All records below must be retyped exactly.

____

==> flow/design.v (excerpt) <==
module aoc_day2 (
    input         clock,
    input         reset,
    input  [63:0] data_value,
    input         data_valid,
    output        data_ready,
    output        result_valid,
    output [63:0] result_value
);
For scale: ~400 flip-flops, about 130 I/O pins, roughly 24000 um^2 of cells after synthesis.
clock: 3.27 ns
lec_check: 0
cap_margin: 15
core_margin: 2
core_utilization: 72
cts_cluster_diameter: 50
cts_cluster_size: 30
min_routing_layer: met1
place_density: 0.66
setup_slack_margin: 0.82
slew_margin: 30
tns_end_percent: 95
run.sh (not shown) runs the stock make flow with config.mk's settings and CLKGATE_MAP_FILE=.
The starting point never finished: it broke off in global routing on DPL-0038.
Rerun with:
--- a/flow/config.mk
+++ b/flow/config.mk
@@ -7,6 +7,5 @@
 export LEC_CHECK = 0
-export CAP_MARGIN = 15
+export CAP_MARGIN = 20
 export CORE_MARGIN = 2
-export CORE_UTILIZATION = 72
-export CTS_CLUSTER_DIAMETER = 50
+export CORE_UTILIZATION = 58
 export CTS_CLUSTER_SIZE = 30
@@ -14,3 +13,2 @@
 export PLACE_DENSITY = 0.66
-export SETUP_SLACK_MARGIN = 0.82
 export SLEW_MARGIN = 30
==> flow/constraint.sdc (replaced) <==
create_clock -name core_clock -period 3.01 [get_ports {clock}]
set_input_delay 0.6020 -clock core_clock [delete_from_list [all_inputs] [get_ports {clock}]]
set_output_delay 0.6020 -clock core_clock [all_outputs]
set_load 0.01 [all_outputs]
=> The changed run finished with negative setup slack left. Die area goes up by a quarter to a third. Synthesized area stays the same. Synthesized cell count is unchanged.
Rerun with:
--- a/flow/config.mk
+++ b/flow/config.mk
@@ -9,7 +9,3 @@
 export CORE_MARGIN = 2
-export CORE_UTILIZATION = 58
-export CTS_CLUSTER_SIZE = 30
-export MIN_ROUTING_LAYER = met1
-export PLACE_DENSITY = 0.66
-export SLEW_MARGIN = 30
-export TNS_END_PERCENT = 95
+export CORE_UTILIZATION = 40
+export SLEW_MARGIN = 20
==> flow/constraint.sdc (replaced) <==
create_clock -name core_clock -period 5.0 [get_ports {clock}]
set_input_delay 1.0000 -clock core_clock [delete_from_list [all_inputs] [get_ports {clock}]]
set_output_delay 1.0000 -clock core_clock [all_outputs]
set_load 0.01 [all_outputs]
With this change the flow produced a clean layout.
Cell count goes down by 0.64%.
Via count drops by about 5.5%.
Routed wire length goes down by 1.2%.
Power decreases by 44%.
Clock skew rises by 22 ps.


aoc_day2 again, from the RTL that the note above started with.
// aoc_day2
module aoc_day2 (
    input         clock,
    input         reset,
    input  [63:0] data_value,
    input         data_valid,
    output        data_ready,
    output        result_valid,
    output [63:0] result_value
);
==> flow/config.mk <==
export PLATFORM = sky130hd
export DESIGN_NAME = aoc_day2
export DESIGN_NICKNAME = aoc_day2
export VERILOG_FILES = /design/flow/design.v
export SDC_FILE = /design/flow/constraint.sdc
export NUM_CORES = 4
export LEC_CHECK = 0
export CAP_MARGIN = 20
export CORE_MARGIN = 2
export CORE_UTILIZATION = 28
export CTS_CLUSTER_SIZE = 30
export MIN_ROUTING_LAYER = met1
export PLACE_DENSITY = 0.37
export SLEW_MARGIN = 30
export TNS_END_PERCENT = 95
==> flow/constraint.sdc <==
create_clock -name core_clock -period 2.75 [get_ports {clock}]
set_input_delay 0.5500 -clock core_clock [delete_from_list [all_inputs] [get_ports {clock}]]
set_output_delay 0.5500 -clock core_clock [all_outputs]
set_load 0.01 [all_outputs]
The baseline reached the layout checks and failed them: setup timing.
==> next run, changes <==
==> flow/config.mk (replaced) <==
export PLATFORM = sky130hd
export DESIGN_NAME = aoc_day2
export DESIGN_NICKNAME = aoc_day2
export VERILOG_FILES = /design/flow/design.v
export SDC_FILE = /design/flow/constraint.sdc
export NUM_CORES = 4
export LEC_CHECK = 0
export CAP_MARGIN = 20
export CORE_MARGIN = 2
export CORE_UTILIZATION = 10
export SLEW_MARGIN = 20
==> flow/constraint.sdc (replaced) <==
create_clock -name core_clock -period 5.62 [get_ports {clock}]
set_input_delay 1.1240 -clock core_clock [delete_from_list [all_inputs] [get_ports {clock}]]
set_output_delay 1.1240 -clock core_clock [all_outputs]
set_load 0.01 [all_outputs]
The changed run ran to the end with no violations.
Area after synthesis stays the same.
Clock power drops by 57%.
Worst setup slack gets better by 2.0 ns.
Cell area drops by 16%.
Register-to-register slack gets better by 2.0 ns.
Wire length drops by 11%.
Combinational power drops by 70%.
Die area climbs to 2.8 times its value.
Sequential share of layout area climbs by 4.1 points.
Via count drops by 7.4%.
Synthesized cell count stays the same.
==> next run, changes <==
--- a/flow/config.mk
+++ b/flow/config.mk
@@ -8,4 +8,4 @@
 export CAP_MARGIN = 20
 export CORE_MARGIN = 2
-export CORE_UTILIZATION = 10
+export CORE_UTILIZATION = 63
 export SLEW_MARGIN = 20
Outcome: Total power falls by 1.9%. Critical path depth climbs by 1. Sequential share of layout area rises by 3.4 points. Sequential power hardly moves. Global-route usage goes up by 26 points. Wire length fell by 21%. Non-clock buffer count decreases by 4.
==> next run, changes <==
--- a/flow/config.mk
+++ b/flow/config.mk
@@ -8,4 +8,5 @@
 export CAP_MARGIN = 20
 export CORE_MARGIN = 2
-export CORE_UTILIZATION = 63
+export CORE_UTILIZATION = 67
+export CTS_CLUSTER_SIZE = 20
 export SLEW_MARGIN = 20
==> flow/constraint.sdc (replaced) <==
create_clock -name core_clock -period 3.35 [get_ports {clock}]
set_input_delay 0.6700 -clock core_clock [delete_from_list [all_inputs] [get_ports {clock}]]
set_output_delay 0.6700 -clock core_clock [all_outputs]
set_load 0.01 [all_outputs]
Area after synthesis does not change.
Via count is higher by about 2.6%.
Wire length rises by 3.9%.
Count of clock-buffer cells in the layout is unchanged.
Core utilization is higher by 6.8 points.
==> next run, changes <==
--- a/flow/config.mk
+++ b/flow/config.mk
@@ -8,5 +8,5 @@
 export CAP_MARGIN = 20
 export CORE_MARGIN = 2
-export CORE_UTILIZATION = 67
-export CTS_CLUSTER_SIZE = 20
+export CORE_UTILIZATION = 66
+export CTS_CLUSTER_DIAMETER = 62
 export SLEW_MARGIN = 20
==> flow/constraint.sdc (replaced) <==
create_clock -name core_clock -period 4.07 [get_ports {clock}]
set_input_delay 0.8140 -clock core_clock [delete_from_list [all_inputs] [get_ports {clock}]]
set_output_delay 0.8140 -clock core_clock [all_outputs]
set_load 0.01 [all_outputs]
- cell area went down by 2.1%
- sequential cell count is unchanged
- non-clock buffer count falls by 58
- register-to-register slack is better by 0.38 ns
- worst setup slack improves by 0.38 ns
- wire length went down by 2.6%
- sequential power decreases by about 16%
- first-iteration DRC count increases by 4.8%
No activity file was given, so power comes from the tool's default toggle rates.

____

■ Task result ■
==> flow/design.v (excerpt) <==
module aoc_day2 (
    input         clock,
    input         reset,
    input  [63:0] data_value,
    input         data_valid,
    output        data_ready,
    output        result_valid,
    output [63:0] result_value
);
For scale: ~400 flip-flops, about 130 I/O pins, roughly 24000 um^2 of cells after synthesis.
clock: 3.27 ns
lec_check: 0
cap_margin: 15
core_margin: 2
core_utilization: 72
cts_cluster_diameter: 50
cts_cluster_size: 30
min_routing_layer: met1
place_density: 0.66
setup_slack_margin: 0.82
slew_margin: 30
tns_end_percent: 95
run.sh (not shown) runs the stock make flow with config.mk's settings and CLKGATE_MAP_FILE=.
The starting point never finished: it broke off in global routing on DPL-0038.
Rerun with:
--- a/flow/config.mk
+++ b/flow/config.mk
@@ -7,6 +7,5 @@
 export LEC_CHECK = 0
-export CAP_MARGIN = 15
+export CAP_MARGIN = 20
 export CORE_MARGIN = 2
-export CORE_UTILIZATION = 72
-export CTS_CLUSTER_DIAMETER = 50
+export CORE_UTILIZATION = 58
 export CTS_CLUSTER_SIZE = 30
@@ -14,3 +13,2 @@
 export PLACE_DENSITY = 0.66
-export SETUP_SLACK_MARGIN = 0.82
 export SLEW_MARGIN = 30
==> flow/constraint.sdc (replaced) <==
create_clock -name core_clock -period 3.01 [get_ports {clock}]
set_input_delay 0.6020 -clock core_clock [delete_from_list [all_inputs] [get_ports {clock}]]
set_output_delay 0.6020 -clock core_clock [all_outputs]
set_load 0.01 [all_outputs]
=> The changed run finished with negative setup slack left. Die area goes up by a quarter to a third. Synthesized area stays the same. Synthesized cell count is unchanged.
Rerun with:
--- a/flow/config.mk
+++ b/flow/config.mk
@@ -9,7 +9,3 @@
 export CORE_MARGIN = 2
-export CORE_UTILIZATION = 58
-export CTS_CLUSTER_SIZE = 30
-export MIN_ROUTING_LAYER = met1
-export PLACE_DENSITY = 0.66
-export SLEW_MARGIN = 30
-export TNS_END_PERCENT = 95
+export CORE_UTILIZATION = 40
+export SLEW_MARGIN = 20
==> flow/constraint.sdc (replaced) <==
create_clock -name core_clock -period 5.0 [get_ports {clock}]
set_input_delay 1.0000 -clock core_clock [delete_from_list [all_inputs] [get_ports {clock}]]
set_output_delay 1.0000 -clock core_clock [all_outputs]
set_load 0.01 [all_outputs]
With this change the flow produced a clean layout.
Cell count goes down by 0.64%.
Via count drops by about 5.5%.
Routed wire length goes down by 1.2%.
Power decreases by 44%.
Clock skew rises by 22 ps.


aoc_day2 again, from the RTL that the note above started with.
// aoc_day2
module aoc_day2 (
    input         clock,
    input         reset,
    input  [63:0] data_value,
    input         data_valid,
    output        data_ready,
    output        result_valid,
    output [63:0] result_value
);
==> flow/config.mk <==
export PLATFORM = sky130hd
export DESIGN_NAME = aoc_day2
export DESIGN_NICKNAME = aoc_day2
export VERILOG_FILES = /design/flow/design.v
export SDC_FILE = /design/flow/constraint.sdc
export NUM_CORES = 4
export LEC_CHECK = 0
export CAP_MARGIN = 20
export CORE_MARGIN = 2
export CORE_UTILIZATION = 28
export CTS_CLUSTER_SIZE = 30
export MIN_ROUTING_LAYER = met1
export PLACE_DENSITY = 0.37
export SLEW_MARGIN = 30
export TNS_END_PERCENT = 95
==> flow/constraint.sdc <==
create_clock -name core_clock -period 2.75 [get_ports {clock}]
set_input_delay 0.5500 -clock core_clock [delete_from_list [all_inputs] [get_ports {clock}]]
set_output_delay 0.5500 -clock core_clock [all_outputs]
set_load 0.01 [all_outputs]
The baseline reached the layout checks and failed them: setup timing.
==> next run, changes <==
==> flow/config.mk (replaced) <==
export PLATFORM = sky130hd
export DESIGN_NAME = aoc_day2
export DESIGN_NICKNAME = aoc_day2
export VERILOG_FILES = /design/flow/design.v
export SDC_FILE = /design/flow/constraint.sdc
export NUM_CORES = 4
export LEC_CHECK = 0
export CAP_MARGIN = 20
export CORE_MARGIN = 2
export CORE_UTILIZATION = 10
export SLEW_MARGIN = 20
==> flow/constraint.sdc (replaced) <==
create_clock -name core_clock -period 5.62 [get_ports {clock}]
set_input_delay 1.1240 -clock core_clock [delete_from_list [all_inputs] [get_ports {clock}]]
set_output_delay 1.1240 -clock core_clock [all_outputs]
set_load 0.01 [all_outputs]
The changed run ran to the end with no violations.
Area after synthesis stays the same.
Clock power drops by 57%.
Worst setup slack gets better by 2.0 ns.
Cell area drops by 16%.
Register-to-register slack gets better by 2.0 ns.
Wire length drops by 11%.
Combinational power drops by 70%.
Die area climbs to 2.8 times its value.
Sequential share of layout area climbs by 4.1 points.
Via count drops by 7.4%.
Synthesized cell count stays the same.
==> next run, changes <==
--- a/flow/config.mk
+++ b/flow/config.mk
@@ -8,4 +8,4 @@
 export CAP_MARGIN = 20
 export CORE_MARGIN = 2
-export CORE_UTILIZATION = 10
+export CORE_UTILIZATION = 63
 export SLEW_MARGIN = 20
Outcome: Total power falls by 1.9%. Critical path depth climbs by 1. Sequential share of layout area rises by 3.4 points. Sequential power hardly moves. Global-route usage goes up by 26 points. Wire length fell by 21%. Non-clock buffer count decreases by 4.
==> next run, changes <==
--- a/flow/config.mk
+++ b/flow/config.mk
@@ -8,4 +8,5 @@
 export CAP_MARGIN = 20
 export CORE_MARGIN = 2
-export CORE_UTILIZATION = 63
+export CORE_UTILIZATION = 67
+export CTS_CLUSTER_SIZE = 20
 export SLEW_MARGIN = 20
==> flow/constraint.sdc (replaced) <==
create_clock -name core_clock -period 3.35 [get_ports {clock}]
set_input_delay 0.6700 -clock core_clock [delete_from_list [all_inputs] [get_ports {clock}]]
set_output_delay 0.6700 -clock core_clock [all_outputs]
set_load 0.01 [all_outputs]
Area after synthesis does not change.
Via count is higher by about 2.6%.
Wire length rises by 3.9%.
Count of clock-buffer cells in the layout is unchanged.
Core utilization is higher by 6.8 points.
==> next run, changes <==
--- a/flow/config.mk
+++ b/flow/config.mk
@@ -8,5 +8,5 @@
 export CAP_MARGIN = 20
 export CORE_MARGIN = 2
-export CORE_UTILIZATION = 67
-export CTS_CLUSTER_SIZE = 20
+export CORE_UTILIZATION = 66
+export CTS_CLUSTER_DIAMETER = 62
 export SLEW_MARGIN = 20
==> flow/constraint.sdc (replaced) <==
create_clock -name core_clock -period 4.07 [get_ports {clock}]
set_input_delay 0.8140 -clock core_clock [delete_from_list [all_inputs] [get_ports {clock}]]
set_output_delay 0.8140 -clock core_clock [all_outputs]
set_load 0.01 [all_outputs]
- cell area went down by 2.1%
- sequential cell count is unchanged
- non-clock buffer count falls by 58
- register-to-register slack is better by 0.38 ns
- worst setup slack improves by 0.38 ns
- wire length went down by 2.6%
- sequential power decreases by about 16%
- first-iteration DRC count increases by 4.8%
No activity file was given, so power comes from the tool's default toggle rates.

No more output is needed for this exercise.